Exercise directions ▸ Reproduce the entries shown below only from the line with "ha_1 | 28 |" down to the line with "0.138 | 0.199 | 0 |", keeping both end lines and copying each one exactly.

(Beginning of Working data)

$ cat src/rtl/qam_slicer_pkg.sv
// Shared types and helpers for the QAM slicer.
// Contents: constellation mode encoding, MAX_BITS (decided bits per axis),
// levels-per-axis lookup and a binary-to-Gray encoder.
package qam_slicer_pkg;

  typedef enum logic [1:0] {
    MODE_QPSK  = 2'd0,
    MODE_16QAM = 2'd1,
    MODE_64QAM = 2'd2
  } mode_e;

  localparam int unsigned MAX_BITS = 3;

  // Levels per axis; the reserved encoding (3) falls back to QPSK.
  function automatic logic [3:0] mode_levels(input logic [1:0] mode);
    logic [3:0] lvl;
    case (mode)
      MODE_16QAM: lvl = 4'd4;
      MODE_64QAM: lvl = 4'd8;
      default:    lvl = 4'd2;
    endcase
    return lvl;
  endfunction

  function automatic logic [MAX_BITS-1:0] gray_enc(input logic [MAX_BITS-1:0] b);
    return b ^ (b >> 1);
  endfunction

endpackage

$ cat src/rtl/qam_slicer_if.sv
// Stream bundle between the slicer and its neighbours.
// Upstream:   i_valid/o_ready handshake, i_first/i_last, i_mode, i_y_re/i_y_im.
// Downstream: o_valid/i_ready handshake, o_first/o_last, o_bI/o_bQ, o_yhat_re/o_yhat_im,
//             o_sym_cnt, o_proto_err, and o_err_re/o_err_im when QAM_SLICER_ERR_EN is defined.
// Modports: slave = slicer side, master = the environment driving and consuming it.
interface qam_slicer_if #(
  parameter int unsigned W = 16
);
  logic                i_valid;
  logic                o_ready;
  logic                i_first;
  logic                i_last;
  logic [1:0]          i_mode;
  logic signed [W-1:0] i_y_re;
  logic signed [W-1:0] i_y_im;

  logic                o_valid;
  logic                i_ready;
  logic                o_first;
  logic                o_last;
  logic [2:0]          o_bI;
  logic [2:0]          o_bQ;
  logic signed [W-1:0] o_yhat_re;
  logic signed [W-1:0] o_yhat_im;
  logic [15:0]         o_sym_cnt;
  logic                o_proto_err;
`ifdef QAM_SLICER_ERR_EN
  logic signed [W:0]   o_err_re;
  logic signed [W:0]   o_err_im;
`endif

  modport slave (
    input  i_valid, i_first, i_last, i_mode, i_y_re, i_y_im, i_ready,
    output o_ready, o_valid, o_first, o_last, o_bI, o_bQ, o_yhat_re, o_yhat_im,
    output o_sym_cnt, o_proto_err
`ifdef QAM_SLICER_ERR_EN
    , output o_err_re, o_err_im
`endif
  );

  modport master (
    output i_valid, i_first, i_last, i_mode, i_y_re, i_y_im, i_ready,
    input  o_ready, o_valid, o_first, o_last, o_bI, o_bQ, o_yhat_re, o_yhat_im,
    input  o_sym_cnt, o_proto_err
`ifdef QAM_SLICER_ERR_EN
    , input o_err_re, o_err_im
`endif
  );

endinterface

$ cat src/rtl/qam_axis_dec.sv
// Single-axis hard decision for a square QAM constellation.
// Ports: y_i (signed sample), lvl_i (levels on this axis: 2, 4 or 8)
//        -> idx_o (level index, 0 = most negative), bits_o (Gray bits, LSB-aligned),
//           yhat_o (reconstructed level, odd multiple of 1<<STEP_LOG2).
// Purely combinational.
module qam_axis_dec
  import qam_slicer_pkg::*;
#(
  parameter int unsigned W         = 16,
  parameter int unsigned STEP_LOG2 = 12
) (
  input  logic signed [W-1:0]        y_i,
  input  logic [3:0]                 lvl_i,
  output logic [MAX_BITS-1:0]        idx_o,
  output logic [MAX_BITS-1:0]        bits_o,
  output logic signed [W-1:0]        yhat_o
);

  // Two guard bits so y + L*STEP cannot overflow for any W-bit y.
  localparam int unsigned XW = W + 2;

  logic signed [XW-1:0] y_x;
  logic signed [XW-1:0] lvl_x;
  logic signed [XW-1:0] lvl_m1;
  logic signed [XW-1:0] sum;
  logic signed [XW-1:0] q;
  logic [MAX_BITS-1:0]  idx;
  logic signed [4:0]    level;

  always_comb begin
    y_x    = {{2{y_i[W-1]}}, y_i};
    lvl_x  = {{(XW-4){1'b0}}, lvl_i};
    lvl_m1 = lvl_x - 1;
    sum    = y_x + (lvl_x <<< STEP_LOG2);
    // Arithmetic shift is floor division, so a sample on a boundary lands on the upper level.
    q      = sum >>> (STEP_LOG2 + 1);

    if (q < 0) begin
      idx = '0;
    end else if (q > lvl_m1) begin
      idx = lvl_m1[MAX_BITS-1:0];
    end else begin
      idx = q[MAX_BITS-1:0];
    end

    // Signed level number 2*idx - L + 1, in -7..7.
    level  = $signed({1'b0, idx, 1'b0}) - $signed({1'b0, lvl_i}) + 5'sd1;
    yhat_o = {{(W-5){level[4]}}, level} <<< STEP_LOG2;
    // Highest level maps to all-zero bits.
    bits_o = gray_enc(lvl_m1[MAX_BITS-1:0] - idx);
    idx_o  = idx;
  end

endmodule

$ cat src/rtl/qam_slicer.sv
// QAM hard-decision slicer with frame tracking.
// Ports: clk, rst (synchronous, active-high), bus (qam_slicer_if.slave): equalised symbols
//        in with frame delimiters and mode, decided Gray bits, reconstructed symbol,
//        in-frame symbol index and a sticky framing-error flag out.
// Pipeline: stage 1 registers the accepted beat with its resolved level count, stage 2
// registers the decision; latency 2 cycles, one beat per cycle, full backpressure.
// Option: define QAM_SLICER_ERR_EN to add o_err_re/o_err_im = y - yhat (for LMS).
module qam_slicer
  import qam_slicer_pkg::*;
#(
  parameter int unsigned W         = 16,
  parameter int unsigned STEP_LOG2 = 12
) (
  input logic         clk,
  input logic         rst,
  qam_slicer_if.slave bus
);

  localparam logic [0:0] ST_IDLE     = 1'b0;
  localparam logic [0:0] ST_IN_FRAME = 1'b1;

  logic [0:0] state_q, state_d;
  logic [1:0] mode_q, mode_d;
  logic       proto_err_q, proto_err_d;

  logic                s1_valid_q, s1_valid_d;
  logic                s1_first_q, s1_first_d;
  logic                s1_last_q, s1_last_d;
  logic signed [W-1:0] s1_re_q, s1_re_d;
  logic signed [W-1:0] s1_im_q, s1_im_d;
  logic [3:0]          s1_lvl_q, s1_lvl_d;

  logic                s2_valid_q, s2_valid_d;
  logic                s2_first_q, s2_first_d;
  logic                s2_last_q, s2_last_d;
  logic [2:0]          s2_bi_q, s2_bi_d;
  logic [2:0]          s2_bq_q, s2_bq_d;
  logic signed [W-1:0] s2_yhat_re_q, s2_yhat_re_d;
  logic signed [W-1:0] s2_yhat_im_q, s2_yhat_im_d;
  logic [15:0]         sym_cnt_q, sym_cnt_d;
`ifdef QAM_SLICER_ERR_EN
  logic signed [W:0]   s2_err_re_q, s2_err_re_d;
  logic signed [W:0]   s2_err_im_q, s2_err_im_d;
`endif

  logic                s1_en, s2_en, accept;
  logic [1:0]          beat_mode;
  logic [2:0]          idx_re, idx_im, bits_re, bits_im;
  logic signed [W-1:0] yhat_re, yhat_im;

  qam_axis_dec #(.W(W), .STEP_LOG2(STEP_LOG2)) u_dec_re (
    .y_i    (s1_re_q),
    .lvl_i  (s1_lvl_q),
    .idx_o  (idx_re),
    .bits_o (bits_re),
    .yhat_o (yhat_re)
  );

  qam_axis_dec #(.W(W), .STEP_LOG2(STEP_LOG2)) u_dec_im (
    .y_i    (s1_im_q),
    .lvl_i  (s1_lvl_q),
    .idx_o  (idx_im),
    .bits_o (bits_im),
    .yhat_o (yhat_im)
  );

  // Each stage advances when empty or when the stage after it moves.
  assign s2_en  = !s2_valid_q || bus.i_ready;
  assign s1_en  = !s1_valid_q || s2_en;
  assign accept = bus.i_valid && s1_en;
  // Mode is sampled only on a frame start; other beats use the latched one.
  assign beat_mode = bus.i_first ? bus.i_mode : mode_q;

  always_comb begin
    state_d     = state_q;
    mode_d      = mode_q;
    proto_err_d = proto_err_q;
    if (accept) begin
      if (bus.i_first) begin
        if (state_q == ST_IN_FRAME) proto_err_d = 1'b1;
        mode_d = bus.i_mode;
      end else if (state_q == ST_IDLE) begin
        proto_err_d = 1'b1;
      end
      if (bus.i_last) begin
        state_d = ST_IDLE;
      end else if (bus.i_first) begin
        state_d = ST_IN_FRAME;
      end
    end
  end

  always_comb begin
    s1_valid_d = s1_valid_q;
    s1_first_d = s1_first_q;
    s1_last_d  = s1_last_q;
    s1_re_d    = s1_re_q;
    s1_im_d    = s1_im_q;
    s1_lvl_d   = s1_lvl_q;
    if (s1_en) begin
      s1_valid_d = accept;
      if (accept) begin
        s1_first_d = bus.i_first;
        s1_last_d  = bus.i_last;
        s1_re_d    = bus.i_y_re;
        s1_im_d    = bus.i_y_im;
        s1_lvl_d   = mode_levels(beat_mode);
      end
    end
  end

  always_comb begin
    s2_valid_d   = s2_valid_q;
    s2_first_d   = s2_first_q;
    s2_last_d    = s2_last_q;
    s2_bi_d      = s2_bi_q;
    s2_bq_d      = s2_bq_q;
    s2_yhat_re_d = s2_yhat_re_q;
    s2_yhat_im_d = s2_yhat_im_q;
    sym_cnt_d    = sym_cnt_q;
`ifdef QAM_SLICER_ERR_EN
    s2_err_re_d  = s2_err_re_q;
    s2_err_im_d  = s2_err_im_q;
`endif
    if (s2_en) begin
      s2_valid_d = s1_valid_q;
      if (s1_valid_q) begin
        s2_first_d   = s1_first_q;
        s2_last_d    = s1_last_q;
        s2_bi_d      = bits_re;
        s2_bq_d      = bits_im;
        s2_yhat_re_d = yhat_re;
        s2_yhat_im_d = yhat_im;
        if (s1_first_q) begin
          sym_cnt_d = '0;
        end else if (sym_cnt_q != 16'hFFFF) begin
          sym_cnt_d = sym_cnt_q + 16'd1;
        end
`ifdef QAM_SLICER_ERR_EN
        s2_err_re_d = {s1_re_q[W-1], s1_re_q} - {yhat_re[W-1], yhat_re};
        s2_err_im_d = {s1_im_q[W-1], s1_im_q} - {yhat_im[W-1], yhat_im};
`endif
      end
    end
  end

  always_ff @(posedge clk) begin
    if (rst) begin
      state_q      <= ST_IDLE;
      mode_q       <= MODE_QPSK;
      proto_err_q  <= 1'b0;
      s1_valid_q   <= 1'b0;
      s1_first_q   <= 1'b0;
      s1_last_q    <= 1'b0;
      s1_re_q      <= '0;
      s1_im_q      <= '0;
      s1_lvl_q     <= 4'd2;
      s2_valid_q   <= 1'b0;
      s2_first_q   <= 1'b0;
      s2_last_q    <= 1'b0;
      s2_bi_q      <= '0;
      s2_bq_q      <= '0;
      s2_yhat_re_q <= '0;
      s2_yhat_im_q <= '0;
      sym_cnt_q    <= '0;
`ifdef QAM_SLICER_ERR_EN
      s2_err_re_q  <= '0;
      s2_err_im_q  <= '0;
`endif
    end else begin
      state_q      <= state_d;
      mode_q       <= mode_d;
      proto_err_q  <= proto_err_d;
      s1_valid_q   <= s1_valid_d;
      s1_first_q   <= s1_first_d;
      s1_last_q    <= s1_last_d;
      s1_re_q      <= s1_re_d;
      s1_im_q      <= s1_im_d;
      s1_lvl_q     <= s1_lvl_d;
      s2_valid_q   <= s2_valid_d;
      s2_first_q   <= s2_first_d;
      s2_last_q    <= s2_last_d;
      s2_bi_q      <= s2_bi_d;
      s2_bq_q      <= s2_bq_d;
      s2_yhat_re_q <= s2_yhat_re_d;
      s2_yhat_im_q <= s2_yhat_im_d;
      sym_cnt_q    <= sym_cnt_d;
`ifdef QAM_SLICER_ERR_EN
      s2_err_re_q  <= s2_err_re_d;
      s2_err_im_q  <= s2_err_im_d;
`endif
    end
  end

  // A decided index must always be one of the L levels.
  idx_in_range_a: assert property (@(posedge clk) disable iff (rst)
    s1_valid_q |-> (({1'b0, idx_re} < s1_lvl_q) && ({1'b0, idx_im} < s1_lvl_q)));

  assign bus.o_ready     = s1_en;
  assign bus.o_valid     = s2_valid_q;
  assign bus.o_first     = s2_first_q;
  assign bus.o_last      = s2_last_q;
  assign bus.o_bI        = s2_bi_q;
  assign bus.o_bQ        = s2_bq_q;
  assign bus.o_yhat_re   = s2_yhat_re_q;
  assign bus.o_yhat_im   = s2_yhat_im_q;
  assign bus.o_sym_cnt   = sym_cnt_q;
  assign bus.o_proto_err = proto_err_q;
`ifdef QAM_SLICER_ERR_EN
  assign bus.o_err_re    = s2_err_re_q;
  assign bus.o_err_im    = s2_err_im_q;
`endif

endmodule

$ cat src/flat_wrapper.sv
// flat-port wrapper written by rule: the top's interface ports become plain ports
module qam_slicer_flat import qam_slicer_pkg::*;
#(
  parameter int unsigned W         = 16,
  parameter int unsigned STEP_LOG2 = 12
)
  (clk, rst, bus_i_valid, bus_i_first, bus_i_last, bus_i_mode, bus_i_y_re, bus_i_y_im, bus_i_ready, bus_o_ready, bus_o_valid, bus_o_first, bus_o_last, bus_o_bI, bus_o_bQ, bus_o_yhat_re, bus_o_yhat_im, bus_o_sym_cnt, bus_o_proto_err);
  qam_slicer_if #(.W(W)) bus_i ();
  input logic clk;
  input logic rst;
  input wire logic [$bits(bus_i.i_valid)-1:0] bus_i_valid;
  input wire logic [$bits(bus_i.i_first)-1:0] bus_i_first;
  input wire logic [$bits(bus_i.i_last)-1:0] bus_i_last;
  input wire logic [$bits(bus_i.i_mode)-1:0] bus_i_mode;
  input wire logic [$bits(bus_i.i_y_re)-1:0] bus_i_y_re;
  input wire logic [$bits(bus_i.i_y_im)-1:0] bus_i_y_im;
  input wire logic [$bits(bus_i.i_ready)-1:0] bus_i_ready;
  output wire logic [$bits(bus_i.o_ready)-1:0] bus_o_ready;
  output wire logic [$bits(bus_i.o_valid)-1:0] bus_o_valid;
  output wire logic [$bits(bus_i.o_first)-1:0] bus_o_first;
  output wire logic [$bits(bus_i.o_last)-1:0] bus_o_last;
  output wire logic [$bits(bus_i.o_bI)-1:0] bus_o_bI;
  output wire logic [$bits(bus_i.o_bQ)-1:0] bus_o_bQ;
  output wire logic [$bits(bus_i.o_yhat_re)-1:0] bus_o_yhat_re;
  output wire logic [$bits(bus_i.o_yhat_im)-1:0] bus_o_yhat_im;
  output wire logic [$bits(bus_i.o_sym_cnt)-1:0] bus_o_sym_cnt;
  output wire logic [$bits(bus_i.o_proto_err)-1:0] bus_o_proto_err;
  assign bus_i.i_valid = bus_i_valid;
  assign bus_i.i_first = bus_i_first;
  assign bus_i.i_last = bus_i_last;
  assign bus_i.i_mode = bus_i_mode;
  assign bus_i.i_y_re = bus_i_y_re;
  assign bus_i.i_y_im = bus_i_y_im;
  assign bus_i.i_ready = bus_i_ready;
  assign bus_o_ready = bus_i.o_ready;
  assign bus_o_valid = bus_i.o_valid;
  assign bus_o_first = bus_i.o_first;
  assign bus_o_last = bus_i.o_last;
  assign bus_o_bI = bus_i.o_bI;
  assign bus_o_bQ = bus_i.o_bQ;
  assign bus_o_yhat_re = bus_i.o_yhat_re;
  assign bus_o_yhat_im = bus_i.o_yhat_im;
  assign bus_o_sym_cnt = bus_i.o_sym_cnt;
  assign bus_o_proto_err = bus_i.o_proto_err;
  qam_slicer #(.W(W), .STEP_LOG2(STEP_LOG2)) u_core (.clk(clk), .rst(rst), .bus(bus_i));
endmodule
$ cat config.mk
export PLATFORM = sky130hd
export DESIGN_NAME = qam_slicer_flat
export DESIGN_NICKNAME = d
export VERILOG_FILES = /design/src/rtl/qam_slicer_pkg.sv /design/src/rtl/qam_slicer_if.sv /design/src/rtl/qam_axis_dec.sv /design/src/rtl/qam_slicer.sv /design/src/flat_wrapper.sv
export SDC_FILE = /design/constraint.sdc
export NUM_CORES = 1
export LEC_CHECK = 0
export CAP_MARGIN = 10
export CELL_PAD_IN_SITES_DETAIL_PLACEMENT = 0
export CELL_PAD_IN_SITES_GLOBAL_PLACEMENT = 1
export CORE_UTILIZATION = 37
export DETAILED_ROUTE_END_ITERATION = 10
export PLACE_DENSITY_LB_ADDON = 0.1
export SLEW_MARGIN = 20
export SYNTH_ARGS = -nofsm -noshare
export SYNTH_HDL_FRONTEND = slang
export SYNTH_SLANG_ARGS = --single-unit
$ cat constraint.sdc
create_clock -name clk -period 10.8 [get_ports clk]
set_clock_uncertainty 0.05 [all_clocks]
set_input_delay 1.08 -clock clk [delete_from_list [all_inputs] [get_ports clk]]
set_output_delay 1.08 -clock clk [all_outputs]
set_load 0.005 [all_outputs]
==> flow_summary.ini, run 1 <==
[global_routing]
grt_pass1_wl_mm = 11.6
grt_overflow = 0
grt_max_degree = 28
antenna_found_initial = 0
track_usage_pct = 16.3
grt_pass1_vias = 2480

[floorplanning]
die_area_sq_um = 8920
io_pins = 99
initial_core_util_pct = 38.3
die_y_microns = 94.5
core_area_sq_um = 8260
placementRows = 33
die_w_microns = 94.5

[timing]
tns_ns = 0
hold_viol_final = 0
timing.slew.headroom_pct = 59.3
worstMarginPinSlew_ns = 0.611
rsz0062_at_grt = no
fmax_ghz = 0.225
setup_viol = 0
drv_slew = 0
fin_crit_ns = 4.44
fin_crit_sh_pct = 41.1

[synth]
ys.flop_type = dfxtp_1
synth-seq-cells = 48
yosys_warnings = 0
synth_edf_count = 0
ys_seq_area_share_pct = 30.4
async_reset_ff_share_pct = 0
synth_cell_types = 55
postSynthCellCount = 378
synth_area_sq_um = 3160
avgSynthCellArea_sq_um = 8.37

[cells_and_area]
finalNetCount = 487
syn_to_final_growth_pct = 17.4
fill_cells = 849
utilization_pct = 45.0
n_antenna_cell = 0
layout-drive-gt1-share_pct = 4.55

[routing]
totalWireLength_mm = 7.00
drtAntennaViolNets = 0
wl_per_cell_microns = 13.4
initialDrtViolationCount = 52
dr.pass1.iters = 4
dr_total_vias = 2635
drc = 0
vias_per_cell = 5.04

[power]
internal_power_uw = 347
seqPwrFrac_pct = 39.4
peakVddDrop_mv = 0.0572
p_sw_share_pct = 30.1
combPwrFrac_pct = 28.0
pwr-share-clk_pct = 32.6
p_leak_nw = 1.43
p_per_area_nw_per_um2 = 134
p_sw_uw = 149

[critical_path]
r2r_end = u_core.bus.o_yhat_re[15]$_SDFFE_PP0P_
critPathKind = reg2reg
r2r_setup_slack_ns = 6.36
critPathRequiredTime_ns = 10.96
start_kind = flop
crit_arrival_ns = 4.60
crit_path_max_fanout = 9
reg2reg_depth = 16
endpoint_kind = flop
rr_startpoint = u_core.s1_lvl_q[1]$_SDFFE_PP1P_

[clock_tree]
clkTransAtPathRegs_ns = 0.10
post_cts_resized = 0
htree_levels = 2
post_cts_buffers = 0
postCtsHoldBufs = 0
clock_sinks = 48
numCtsBuffers = 5
clock_path_buffers = 2
cts_tree = done
clockRootBuffer = clkbuf_8
clock_latency_ns = 0.31

[min_path]
min_path_type = reg2reg
worstHoldEndpoint = u_core.bus.o_last$_SDFFE_PP0P_
min_from = u_core.s1_last_q$_SDFFE_PP0P_
hold_depth = 2

[place]
io_buffers = 48
hpwl_mm = 5.04
gp_congestion = 0.785

[job]
cap_viol_max_count = 0

[run_status]
outcome = completed
## layer usage
layer | vias up | track usage (%) | part of all wire [%]
met3 | 7 | 3.38 | 4.2
met5 | - | 0 | 0
met2 | 61 | 28.3 | 47
met1 | 1222 | 20.7 | 48
met4 | 0 | 3.79 | 1.1
li1 | 1345 | - | -
## cell families after synthesis
kind of cell	synth area share, %
compound gates	15.3
xor+xnor	7.48
fa+ha+maj	12.3
buf+inv	11.5
flops	30.4
mux	1.58
other cells	0.119
simple gates	21.3
## sequential cells by signal, indices dropped and copies added, names as in the netlist, 3 cells and up
register              cells
u_core.bus.o_sym_cnt     16
u_core.bus.o_bQ           3
u_core.bus.o_yhat_re      4
u_core.bus.o_yhat_im      3
u_core.s1_im_q            3
u_core.bus.o_bI           3
u_core.s1_re_q            3
u_core.s1_lvl_q           3
## cells in the final DEF (no fill, tap or decap), types with 2 or more instances in the layout
| cell type | n |
|---|---|
| clkdlybuf4s50_1 | 48 |
| dfxtp_1 | 48 |
| nand2_1 | 41 |
| a21oi_1 | 31 |
| nor2_1 | 31 |
| ha_1 | 28 |
| conb_1 | 24 |
| xnor2_1 | 21 |
| inv_1 | 17 |
| nand3_1 | 13 |
| a211oi_1 | 13 |
| o21ai_0 | 11 |
| xor2_1 | 6 |
| nor3_1 | 6 |
| or3_1 | 6 |
| mux2i_1 | 5 |
| o211ai_1 | 5 |
| clkbuf_8 | 5 |
| and4_1 | 4 |
| and2_1 | 4 |
| nand4_1 | 4 |
| nor2b_1 | 3 |
| a31oi_1 | 3 |
| and3_1 | 3 |
| nand3b_1 | 3 |
| o31ai_1 | 2 |
| a31o_2 | 2 |
| fa_1 | 2 |
| bufinv_16 | 2 |
| buf_4 | 2 |
## how the worst max path moves through the flow
stage                               startpoint                                     to  slack, ns  cells past startpoint
3_5_place_dp   u_core.s1_lvl_q[1]$_SDFFE_PP1P_  u_core.bus.o_yhat_im[15]$_SDFFE_PP0P_       6.43                     17
4_1_cts        u_core.s1_lvl_q[1]$_SDFFE_PP1P_  u_core.bus.o_yhat_im[15]$_SDFFE_PP0P_       6.40                     17
5_1_grt        u_core.s1_lvl_q[1]$_SDFFE_PP1P_  u_core.bus.o_yhat_re[15]$_SDFFE_PP0P_       6.07                     16
6_report       u_core.s1_lvl_q[1]$_SDFFE_PP1P_  u_core.bus.o_yhat_re[15]$_SDFFE_PP0P_       6.36                     16
3_3_place_gp   u_core.s1_lvl_q[1]$_SDFFE_PP1P_  u_core.bus.o_yhat_im[15]$_SDFFE_PP0P_       6.49                     17
2_1_floorplan  u_core.s1_lvl_q[1]$_SDFFE_PP1P_  u_core.bus.o_yhat_im[15]$_SDFFE_PP0P_       6.87                     17
## power groups by stage
| stage | combinational, mW | sequential [mW] | clock [mW] |
|---|---|---|---|
| 2_1_floorplan | 0.108 | 0.198 | 0 |
| 3_3_place_gp | 0.136 | 0.199 | 0 |
| 3_5_place_dp | 0.138 | 0.199 | 0 |
| 4_1_cts | 0.139 | 0.195 | 0.167 |
| 5_1_grt | 0.157 | 0.197 | 0.174 |
| 6_report | 0.139 | 0.195 | 0.162 |
## critical path, stage by stage, from the launching register on
cell and delay [ns]:
dfxtp_1 0.45, ha_1 0.29, fa_1 0.41, a21oi_1 0.17, xor2_1 0.36, inv_1 0.19
ha_1 0.34, mux2i_1 0.43, and2_1 0.23, mux2i_1 0.21, nor2_1 0.08, ha_1 0.28
ha_1 0.21, xnor2_1 0.17, xnor2_1 0.16, a21boi_0 0.21, o31ai_1 0.09
## cells in the mapped netlist (all sizes together) (6+ instances only)
cell type | count | share of area, %
buf | 30 | 7.9
nand2 | 41 | 4.9
or3 | 6 | 1.2
xor2 | 6 | 1.7
o21ai | 11 | 1.7
clkbuf | 11 | 1.6
nor3 | 6 | 0.95
a21oi | 31 | 4.9
dfxtp | 48 | 30
nor2 | 31 | 3.7
nand3 | 13 | 2.1
a211oi | 13 | 3.1
xnor2 | 21 | 5.8
inv | 17 | 2.0
ha | 28 | 11
## through the flow
| step | cells | cell area, sq um | setup WS, ns | total power [mW] | hold WS, ns |
|---|---|---|---|---|---|
| after floorplan | 401 | 3250 | 6.87 | 0.306 | 0.382 |
| after global placement | 515 | 3580 | 6.49 | 0.336 | 0.390 |
| after detailed placement | 515 | 3580 | 6.43 | 0.338 | 0.397 |
| after CTS | 523 | 3710 | 6.40 | 0.502 | 0.407 |
| after global routing | 523 | 3710 | 6.07 | 0.528 | 0.418 |
| final | 523 | 3710 | 6.36 | 0.496 | 0.403 |
## cell type report
cell class                      instances  area (sq um)  area share [%]
Multi-Input combinational cell        295          1920            51.8
Clock buffer                            5          68.8            1.85
Sequential cell                        48           961            25.9
Tap cell                              105           131            3.54
Clock inverter                          3          68.8            1.85
Inverter                               17          63.8            1.72
Timing Repair Buffer                   50           495            13.3
No activity file was read; power rests on OpenSTA's default activity.
==> run 2, diff against run 1 <==
--- a/config.mk
+++ b/config.mk
@@ -8,7 +8,7 @@
 export CAP_MARGIN = 10
 export CELL_PAD_IN_SITES_DETAIL_PLACEMENT = 0
 export CELL_PAD_IN_SITES_GLOBAL_PLACEMENT = 1
-export CORE_UTILIZATION = 37
+export CORE_UTILIZATION = 34
 export DETAILED_ROUTE_END_ITERATION = 10
 export PLACE_DENSITY_LB_ADDON = 0.1
 export SLEW_MARGIN = 20
==> constraint.sdc (replaced) <==
create_clock -name clk -period 4.2 [get_ports clk]
set_clock_uncertainty 0.05 [all_clocks]
set_input_delay 0.42 -clock clk [delete_from_list [all_inputs] [get_ports clk]]
set_output_delay 0.42 -clock clk [all_outputs]
set_load 0.005 [all_outputs]
==> run 2 against run 1 <==
Against the previous run: sequential share of layout area decreased by 0.35 points; global-route usage decreased by 1.0 points; final cell count is 2.5% higher; critical endpoint is now u_core.bus.o_yhat_im[15]$_SDFFE_PP0P_; maximum frequency up 14%; clock-buffer cell count increased by 1; worst setup slack got worse by 6.1 ns; die area up 8.6%; critical path type unchanged; worst hold slack improved by 0.0083 ns; the flow now finishes with violations (design-rule violations); sequential power increased to 2.6 times the previous value.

(End of Working data)

Result for this task ▸
| ha_1 | 28 |
| conb_1 | 24 |
| xnor2_1 | 21 |
| inv_1 | 17 |
| nand3_1 | 13 |
| a211oi_1 | 13 |
| o21ai_0 | 11 |
| xor2_1 | 6 |
| nor3_1 | 6 |
| or3_1 | 6 |
| mux2i_1 | 5 |
| o211ai_1 | 5 |
| clkbuf_8 | 5 |
| and4_1 | 4 |
| and2_1 | 4 |
| nand4_1 | 4 |
| nor2b_1 | 3 |
| a31oi_1 | 3 |
| and3_1 | 3 |
| nand3b_1 | 3 |
| o31ai_1 | 2 |
| a31o_2 | 2 |
| fa_1 | 2 |
| bufinv_16 | 2 |
| buf_4 | 2 |
## how the worst max path moves through the flow
stage                               startpoint                                     to  slack, ns  cells past startpoint
3_5_place_dp   u_core.s1_lvl_q[1]$_SDFFE_PP1P_  u_core.bus.o_yhat_im[15]$_SDFFE_PP0P_       6.43                     17
4_1_cts        u_core.s1_lvl_q[1]$_SDFFE_PP1P_  u_core.bus.o_yhat_im[15]$_SDFFE_PP0P_       6.40                     17
5_1_grt        u_core.s1_lvl_q[1]$_SDFFE_PP1P_  u_core.bus.o_yhat_re[15]$_SDFFE_PP0P_       6.07                     16
6_report       u_core.s1_lvl_q[1]$_SDFFE_PP1P_  u_core.bus.o_yhat_re[15]$_SDFFE_PP0P_       6.36                     16
3_3_place_gp   u_core.s1_lvl_q[1]$_SDFFE_PP1P_  u_core.bus.o_yhat_im[15]$_SDFFE_PP0P_       6.49                     17
2_1_floorplan  u_core.s1_lvl_q[1]$_SDFFE_PP1P_  u_core.bus.o_yhat_im[15]$_SDFFE_PP0P_       6.87                     17
## power groups by stage
| stage | combinational, mW | sequential [mW] | clock [mW] |
|---|---|---|---|
| 2_1_floorplan | 0.108 | 0.198 | 0 |
| 3_3_place_gp | 0.136 | 0.199 | 0 |
| 3_5_place_dp | 0.138 | 0.199 | 0 |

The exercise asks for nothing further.